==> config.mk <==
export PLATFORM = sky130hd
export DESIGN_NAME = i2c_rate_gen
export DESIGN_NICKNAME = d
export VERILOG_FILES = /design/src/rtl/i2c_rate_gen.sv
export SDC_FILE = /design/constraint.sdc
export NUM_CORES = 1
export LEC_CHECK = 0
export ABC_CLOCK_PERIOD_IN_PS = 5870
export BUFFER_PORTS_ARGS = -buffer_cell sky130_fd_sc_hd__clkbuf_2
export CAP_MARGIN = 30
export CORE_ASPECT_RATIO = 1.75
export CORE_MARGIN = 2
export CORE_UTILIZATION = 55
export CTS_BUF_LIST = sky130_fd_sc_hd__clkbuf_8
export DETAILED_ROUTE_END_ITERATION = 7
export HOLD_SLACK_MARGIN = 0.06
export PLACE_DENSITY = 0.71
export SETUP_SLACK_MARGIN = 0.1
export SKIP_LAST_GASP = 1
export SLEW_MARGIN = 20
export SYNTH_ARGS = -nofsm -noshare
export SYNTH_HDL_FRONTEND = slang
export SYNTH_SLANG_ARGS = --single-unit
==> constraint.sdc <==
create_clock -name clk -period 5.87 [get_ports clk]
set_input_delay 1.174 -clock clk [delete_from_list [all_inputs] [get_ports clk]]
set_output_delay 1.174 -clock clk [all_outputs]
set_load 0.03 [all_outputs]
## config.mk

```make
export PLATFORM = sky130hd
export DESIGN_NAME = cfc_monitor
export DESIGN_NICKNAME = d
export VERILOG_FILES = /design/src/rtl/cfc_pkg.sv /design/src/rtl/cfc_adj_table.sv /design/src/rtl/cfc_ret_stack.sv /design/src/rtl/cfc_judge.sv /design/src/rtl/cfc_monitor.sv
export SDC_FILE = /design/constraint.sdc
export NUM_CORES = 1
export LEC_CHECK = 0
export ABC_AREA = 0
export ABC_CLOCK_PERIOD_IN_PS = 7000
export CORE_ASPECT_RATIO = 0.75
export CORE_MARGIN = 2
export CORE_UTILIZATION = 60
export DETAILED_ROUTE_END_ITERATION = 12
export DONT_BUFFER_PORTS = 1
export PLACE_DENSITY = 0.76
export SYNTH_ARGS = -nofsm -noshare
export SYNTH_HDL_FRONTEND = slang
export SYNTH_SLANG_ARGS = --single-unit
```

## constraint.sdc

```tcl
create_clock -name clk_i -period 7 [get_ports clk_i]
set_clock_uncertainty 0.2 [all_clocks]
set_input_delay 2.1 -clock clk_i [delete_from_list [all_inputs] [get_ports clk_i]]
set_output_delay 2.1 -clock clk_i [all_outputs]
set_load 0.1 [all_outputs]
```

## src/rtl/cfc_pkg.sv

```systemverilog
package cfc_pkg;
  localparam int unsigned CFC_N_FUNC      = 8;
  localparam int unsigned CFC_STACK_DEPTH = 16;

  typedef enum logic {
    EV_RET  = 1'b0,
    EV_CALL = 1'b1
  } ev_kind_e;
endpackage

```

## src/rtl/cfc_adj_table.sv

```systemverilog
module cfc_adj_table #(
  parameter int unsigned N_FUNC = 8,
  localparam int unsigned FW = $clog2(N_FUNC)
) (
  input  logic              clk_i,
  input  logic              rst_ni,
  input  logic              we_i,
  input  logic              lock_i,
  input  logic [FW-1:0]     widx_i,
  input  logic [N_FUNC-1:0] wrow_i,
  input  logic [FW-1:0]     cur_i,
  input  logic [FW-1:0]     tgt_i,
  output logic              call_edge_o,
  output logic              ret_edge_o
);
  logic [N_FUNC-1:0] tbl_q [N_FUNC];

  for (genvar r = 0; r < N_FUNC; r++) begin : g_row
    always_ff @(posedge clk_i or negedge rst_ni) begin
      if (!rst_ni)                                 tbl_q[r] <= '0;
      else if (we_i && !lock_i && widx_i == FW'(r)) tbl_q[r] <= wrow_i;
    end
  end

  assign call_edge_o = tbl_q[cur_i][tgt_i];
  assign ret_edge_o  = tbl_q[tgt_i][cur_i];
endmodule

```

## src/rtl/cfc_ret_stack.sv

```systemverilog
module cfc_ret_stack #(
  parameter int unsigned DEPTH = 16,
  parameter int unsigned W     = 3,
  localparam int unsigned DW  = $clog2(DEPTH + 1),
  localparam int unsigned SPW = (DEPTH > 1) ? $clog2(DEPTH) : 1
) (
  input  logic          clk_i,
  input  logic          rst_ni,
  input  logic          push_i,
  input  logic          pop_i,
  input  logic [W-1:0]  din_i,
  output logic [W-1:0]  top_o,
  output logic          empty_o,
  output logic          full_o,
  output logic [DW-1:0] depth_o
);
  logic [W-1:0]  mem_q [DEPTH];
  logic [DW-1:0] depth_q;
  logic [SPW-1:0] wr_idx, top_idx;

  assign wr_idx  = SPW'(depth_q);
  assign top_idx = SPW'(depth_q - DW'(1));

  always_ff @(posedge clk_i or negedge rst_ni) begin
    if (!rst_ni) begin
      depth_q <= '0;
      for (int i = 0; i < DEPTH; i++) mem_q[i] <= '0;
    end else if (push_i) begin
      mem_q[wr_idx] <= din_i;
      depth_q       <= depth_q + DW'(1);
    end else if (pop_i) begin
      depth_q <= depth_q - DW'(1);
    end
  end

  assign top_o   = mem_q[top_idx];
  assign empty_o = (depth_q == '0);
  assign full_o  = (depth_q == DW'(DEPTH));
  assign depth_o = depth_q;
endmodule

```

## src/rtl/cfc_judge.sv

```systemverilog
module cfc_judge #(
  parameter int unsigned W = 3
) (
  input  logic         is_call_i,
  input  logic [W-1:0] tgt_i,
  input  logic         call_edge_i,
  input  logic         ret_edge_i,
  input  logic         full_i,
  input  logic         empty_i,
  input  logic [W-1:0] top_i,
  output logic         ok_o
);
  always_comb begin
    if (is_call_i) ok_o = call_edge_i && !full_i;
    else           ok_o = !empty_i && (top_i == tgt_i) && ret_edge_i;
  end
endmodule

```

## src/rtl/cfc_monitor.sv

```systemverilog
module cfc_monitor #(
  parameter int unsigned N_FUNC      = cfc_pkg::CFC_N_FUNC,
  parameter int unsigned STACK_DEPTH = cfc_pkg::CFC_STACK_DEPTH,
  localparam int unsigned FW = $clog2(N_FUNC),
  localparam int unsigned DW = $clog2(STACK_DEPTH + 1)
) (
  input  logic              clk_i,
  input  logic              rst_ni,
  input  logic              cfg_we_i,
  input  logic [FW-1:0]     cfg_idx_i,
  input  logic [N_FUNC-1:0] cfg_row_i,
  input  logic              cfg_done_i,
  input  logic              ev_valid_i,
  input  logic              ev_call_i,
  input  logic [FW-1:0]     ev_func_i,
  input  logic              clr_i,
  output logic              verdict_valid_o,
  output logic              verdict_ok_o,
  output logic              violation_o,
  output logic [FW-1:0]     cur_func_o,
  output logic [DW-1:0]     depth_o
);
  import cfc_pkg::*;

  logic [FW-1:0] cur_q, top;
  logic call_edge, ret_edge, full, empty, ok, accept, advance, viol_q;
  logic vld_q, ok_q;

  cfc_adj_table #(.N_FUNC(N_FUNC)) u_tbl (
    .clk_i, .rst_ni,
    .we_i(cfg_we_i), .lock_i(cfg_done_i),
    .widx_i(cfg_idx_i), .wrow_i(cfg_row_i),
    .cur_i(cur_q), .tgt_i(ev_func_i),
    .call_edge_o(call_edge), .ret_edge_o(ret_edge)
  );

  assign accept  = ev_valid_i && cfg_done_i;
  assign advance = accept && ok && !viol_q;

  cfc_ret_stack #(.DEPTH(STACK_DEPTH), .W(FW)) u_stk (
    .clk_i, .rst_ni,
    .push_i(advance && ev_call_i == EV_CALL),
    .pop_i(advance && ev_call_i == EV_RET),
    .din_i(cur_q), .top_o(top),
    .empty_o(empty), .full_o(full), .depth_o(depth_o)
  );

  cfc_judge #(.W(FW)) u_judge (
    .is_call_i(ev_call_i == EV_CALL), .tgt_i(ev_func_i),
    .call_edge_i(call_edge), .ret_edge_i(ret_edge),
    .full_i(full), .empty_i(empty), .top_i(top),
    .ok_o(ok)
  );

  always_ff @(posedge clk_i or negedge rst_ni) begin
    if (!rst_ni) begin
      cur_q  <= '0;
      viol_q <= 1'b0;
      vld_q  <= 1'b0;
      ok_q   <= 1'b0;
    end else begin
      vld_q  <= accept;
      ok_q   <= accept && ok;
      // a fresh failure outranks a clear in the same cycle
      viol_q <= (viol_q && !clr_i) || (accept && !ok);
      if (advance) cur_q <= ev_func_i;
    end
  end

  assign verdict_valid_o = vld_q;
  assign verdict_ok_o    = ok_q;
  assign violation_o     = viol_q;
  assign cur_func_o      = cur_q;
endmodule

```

**Task requirements:** Give back exactly the lines of the listing above, starting with its first line and ending with the line that holds "export SLEW_MARGIN = 20".

**Response to this exercise:**
==> config.mk <==
export PLATFORM = sky130hd
export DESIGN_NAME = i2c_rate_gen
export DESIGN_NICKNAME = d
export VERILOG_FILES = /design/src/rtl/i2c_rate_gen.sv
export SDC_FILE = /design/constraint.sdc
export NUM_CORES = 1
export LEC_CHECK = 0
export ABC_CLOCK_PERIOD_IN_PS = 5870
export BUFFER_PORTS_ARGS = -buffer_cell sky130_fd_sc_hd__clkbuf_2
export CAP_MARGIN = 30
export CORE_ASPECT_RATIO = 1.75
export CORE_MARGIN = 2
export CORE_UTILIZATION = 55
export CTS_BUF_LIST = sky130_fd_sc_hd__clkbuf_8
export DETAILED_ROUTE_END_ITERATION = 7
export HOLD_SLACK_MARGIN = 0.06
export PLACE_DENSITY = 0.71
export SETUP_SLACK_MARGIN = 0.1
export SKIP_LAST_GASP = 1
export SLEW_MARGIN = 20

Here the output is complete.